*** Opening of Input for this task ***

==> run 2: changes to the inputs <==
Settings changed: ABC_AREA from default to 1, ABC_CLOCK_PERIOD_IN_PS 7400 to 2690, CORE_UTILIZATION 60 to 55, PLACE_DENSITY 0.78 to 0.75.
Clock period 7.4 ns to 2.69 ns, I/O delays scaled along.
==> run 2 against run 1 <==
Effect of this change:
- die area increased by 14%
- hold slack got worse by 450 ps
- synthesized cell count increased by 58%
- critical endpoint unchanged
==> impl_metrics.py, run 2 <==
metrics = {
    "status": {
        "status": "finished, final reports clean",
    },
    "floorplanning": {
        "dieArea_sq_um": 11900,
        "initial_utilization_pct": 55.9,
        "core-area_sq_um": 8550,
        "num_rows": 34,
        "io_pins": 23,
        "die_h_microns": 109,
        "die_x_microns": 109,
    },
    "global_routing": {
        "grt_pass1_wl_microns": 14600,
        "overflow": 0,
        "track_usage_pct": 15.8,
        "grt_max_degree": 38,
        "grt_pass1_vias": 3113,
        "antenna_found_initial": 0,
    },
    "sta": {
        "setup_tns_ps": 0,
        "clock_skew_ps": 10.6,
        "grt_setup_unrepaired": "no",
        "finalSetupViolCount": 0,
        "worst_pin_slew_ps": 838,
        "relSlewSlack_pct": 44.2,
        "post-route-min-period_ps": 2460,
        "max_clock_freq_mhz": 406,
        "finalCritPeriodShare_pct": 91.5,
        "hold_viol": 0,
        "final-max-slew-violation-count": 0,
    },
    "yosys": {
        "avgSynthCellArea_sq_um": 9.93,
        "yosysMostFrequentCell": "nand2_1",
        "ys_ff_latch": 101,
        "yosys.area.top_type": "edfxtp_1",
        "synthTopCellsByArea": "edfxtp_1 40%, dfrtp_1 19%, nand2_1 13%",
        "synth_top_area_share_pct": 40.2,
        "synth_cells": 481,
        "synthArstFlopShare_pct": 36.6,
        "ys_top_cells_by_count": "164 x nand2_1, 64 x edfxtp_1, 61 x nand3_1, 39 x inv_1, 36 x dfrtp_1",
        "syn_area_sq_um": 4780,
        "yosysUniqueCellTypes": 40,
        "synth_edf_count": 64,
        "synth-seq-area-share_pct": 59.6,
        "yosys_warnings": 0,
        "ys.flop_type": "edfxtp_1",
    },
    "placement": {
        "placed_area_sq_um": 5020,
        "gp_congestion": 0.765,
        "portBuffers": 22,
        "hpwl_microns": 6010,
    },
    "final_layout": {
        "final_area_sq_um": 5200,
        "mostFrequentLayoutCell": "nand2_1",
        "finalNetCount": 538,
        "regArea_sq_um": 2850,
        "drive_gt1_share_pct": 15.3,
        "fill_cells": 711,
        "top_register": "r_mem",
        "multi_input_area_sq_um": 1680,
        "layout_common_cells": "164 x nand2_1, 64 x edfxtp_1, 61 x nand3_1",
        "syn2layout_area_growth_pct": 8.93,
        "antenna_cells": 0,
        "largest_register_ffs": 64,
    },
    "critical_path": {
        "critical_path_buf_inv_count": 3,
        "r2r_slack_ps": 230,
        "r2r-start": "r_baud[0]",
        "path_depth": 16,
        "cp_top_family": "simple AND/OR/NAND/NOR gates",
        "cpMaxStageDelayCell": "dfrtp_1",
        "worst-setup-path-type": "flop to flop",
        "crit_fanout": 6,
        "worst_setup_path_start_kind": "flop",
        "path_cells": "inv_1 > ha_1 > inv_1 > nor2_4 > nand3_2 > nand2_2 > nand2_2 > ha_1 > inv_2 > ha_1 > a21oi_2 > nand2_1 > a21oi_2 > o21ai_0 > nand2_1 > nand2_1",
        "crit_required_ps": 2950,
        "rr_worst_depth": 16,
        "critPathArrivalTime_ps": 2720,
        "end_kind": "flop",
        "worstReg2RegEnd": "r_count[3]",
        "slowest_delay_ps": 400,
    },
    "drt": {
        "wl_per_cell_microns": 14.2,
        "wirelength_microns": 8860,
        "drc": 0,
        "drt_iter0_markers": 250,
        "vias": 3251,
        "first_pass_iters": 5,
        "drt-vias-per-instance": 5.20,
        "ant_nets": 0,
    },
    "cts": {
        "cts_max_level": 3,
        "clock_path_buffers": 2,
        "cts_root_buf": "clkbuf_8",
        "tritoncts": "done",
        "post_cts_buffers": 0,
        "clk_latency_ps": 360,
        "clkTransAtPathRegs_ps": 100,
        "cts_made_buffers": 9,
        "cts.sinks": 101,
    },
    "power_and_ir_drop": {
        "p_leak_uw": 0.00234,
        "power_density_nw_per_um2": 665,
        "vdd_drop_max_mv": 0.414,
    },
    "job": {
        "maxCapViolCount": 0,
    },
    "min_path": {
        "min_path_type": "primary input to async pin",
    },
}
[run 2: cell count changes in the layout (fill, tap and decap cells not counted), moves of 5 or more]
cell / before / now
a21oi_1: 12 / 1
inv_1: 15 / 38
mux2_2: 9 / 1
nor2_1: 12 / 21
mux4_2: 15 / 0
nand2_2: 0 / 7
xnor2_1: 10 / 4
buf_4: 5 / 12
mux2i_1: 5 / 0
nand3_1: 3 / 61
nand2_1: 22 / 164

*** Close of Input for this task ***

__Task item__
All of the data above must be retyped exactly.

__Problem solution__
==> run 2: changes to the inputs <==
Settings changed: ABC_AREA from default to 1, ABC_CLOCK_PERIOD_IN_PS 7400 to 2690, CORE_UTILIZATION 60 to 55, PLACE_DENSITY 0.78 to 0.75.
Clock period 7.4 ns to 2.69 ns, I/O delays scaled along.
==> run 2 against run 1 <==
Effect of this change:
- die area increased by 14%
- hold slack got worse by 450 ps
- synthesized cell count increased by 58%
- critical endpoint unchanged
==> impl_metrics.py, run 2 <==
metrics = {
    "status": {
        "status": "finished, final reports clean",
    },
    "floorplanning": {
        "dieArea_sq_um": 11900,
        "initial_utilization_pct": 55.9,
        "core-area_sq_um": 8550,
        "num_rows": 34,
        "io_pins": 23,
        "die_h_microns": 109,
        "die_x_microns": 109,
    },
    "global_routing": {
        "grt_pass1_wl_microns": 14600,
        "overflow": 0,
        "track_usage_pct": 15.8,
        "grt_max_degree": 38,
        "grt_pass1_vias": 3113,
        "antenna_found_initial": 0,
    },
    "sta": {
        "setup_tns_ps": 0,
        "clock_skew_ps": 10.6,
        "grt_setup_unrepaired": "no",
        "finalSetupViolCount": 0,
        "worst_pin_slew_ps": 838,
        "relSlewSlack_pct": 44.2,
        "post-route-min-period_ps": 2460,
        "max_clock_freq_mhz": 406,
        "finalCritPeriodShare_pct": 91.5,
        "hold_viol": 0,
        "final-max-slew-violation-count": 0,
    },
    "yosys": {
        "avgSynthCellArea_sq_um": 9.93,
        "yosysMostFrequentCell": "nand2_1",
        "ys_ff_latch": 101,
        "yosys.area.top_type": "edfxtp_1",
        "synthTopCellsByArea": "edfxtp_1 40%, dfrtp_1 19%, nand2_1 13%",
        "synth_top_area_share_pct": 40.2,
        "synth_cells": 481,
        "synthArstFlopShare_pct": 36.6,
        "ys_top_cells_by_count": "164 x nand2_1, 64 x edfxtp_1, 61 x nand3_1, 39 x inv_1, 36 x dfrtp_1",
        "syn_area_sq_um": 4780,
        "yosysUniqueCellTypes": 40,
        "synth_edf_count": 64,
        "synth-seq-area-share_pct": 59.6,
        "yosys_warnings": 0,
        "ys.flop_type": "edfxtp_1",
    },
    "placement": {
        "placed_area_sq_um": 5020,
        "gp_congestion": 0.765,
        "portBuffers": 22,
        "hpwl_microns": 6010,
    },
    "final_layout": {
        "final_area_sq_um": 5200,
        "mostFrequentLayoutCell": "nand2_1",
        "finalNetCount": 538,
        "regArea_sq_um": 2850,
        "drive_gt1_share_pct": 15.3,
        "fill_cells": 711,
        "top_register": "r_mem",
        "multi_input_area_sq_um": 1680,
        "layout_common_cells": "164 x nand2_1, 64 x edfxtp_1, 61 x nand3_1",
        "syn2layout_area_growth_pct": 8.93,
        "antenna_cells": 0,
        "largest_register_ffs": 64,
    },
    "critical_path": {
        "critical_path_buf_inv_count": 3,
        "r2r_slack_ps": 230,
        "r2r-start": "r_baud[0]",
        "path_depth": 16,
        "cp_top_family": "simple AND/OR/NAND/NOR gates",
        "cpMaxStageDelayCell": "dfrtp_1",
        "worst-setup-path-type": "flop to flop",
        "crit_fanout": 6,
        "worst_setup_path_start_kind": "flop",
        "path_cells": "inv_1 > ha_1 > inv_1 > nor2_4 > nand3_2 > nand2_2 > nand2_2 > ha_1 > inv_2 > ha_1 > a21oi_2 > nand2_1 > a21oi_2 > o21ai_0 > nand2_1 > nand2_1",
        "crit_required_ps": 2950,
        "rr_worst_depth": 16,
        "critPathArrivalTime_ps": 2720,
        "end_kind": "flop",
        "worstReg2RegEnd": "r_count[3]",
        "slowest_delay_ps": 400,
    },
    "drt": {
        "wl_per_cell_microns": 14.2,
        "wirelength_microns": 8860,
        "drc": 0,
        "drt_iter0_markers": 250,
        "vias": 3251,
        "first_pass_iters": 5,
        "drt-vias-per-instance": 5.20,
        "ant_nets": 0,
    },
    "cts": {
        "cts_max_level": 3,
        "clock_path_buffers": 2,
        "cts_root_buf": "clkbuf_8",
        "tritoncts": "done",
        "post_cts_buffers": 0,
        "clk_latency_ps": 360,
        "clkTransAtPathRegs_ps": 100,
        "cts_made_buffers": 9,
        "cts.sinks": 101,
    },
    "power_and_ir_drop": {
        "p_leak_uw": 0.00234,
        "power_density_nw_per_um2": 665,
        "vdd_drop_max_mv": 0.414,
    },
    "job": {
        "maxCapViolCount": 0,
    },
    "min_path": {
        "min_path_type": "primary input to async pin",
    },
}
[run 2: cell count changes in the layout (fill, tap and decap cells not counted), moves of 5 or more]
cell / before / now
a21oi_1: 12 / 1
inv_1: 15 / 38
mux2_2: 9 / 1
nor2_1: 12 / 21
mux4_2: 15 / 0
nand2_2: 0 / 7
xnor2_1: 10 / 4
buf_4: 5 / 12
mux2i_1: 5 / 0
nand3_1: 3 / 61
nand2_1: 22 / 164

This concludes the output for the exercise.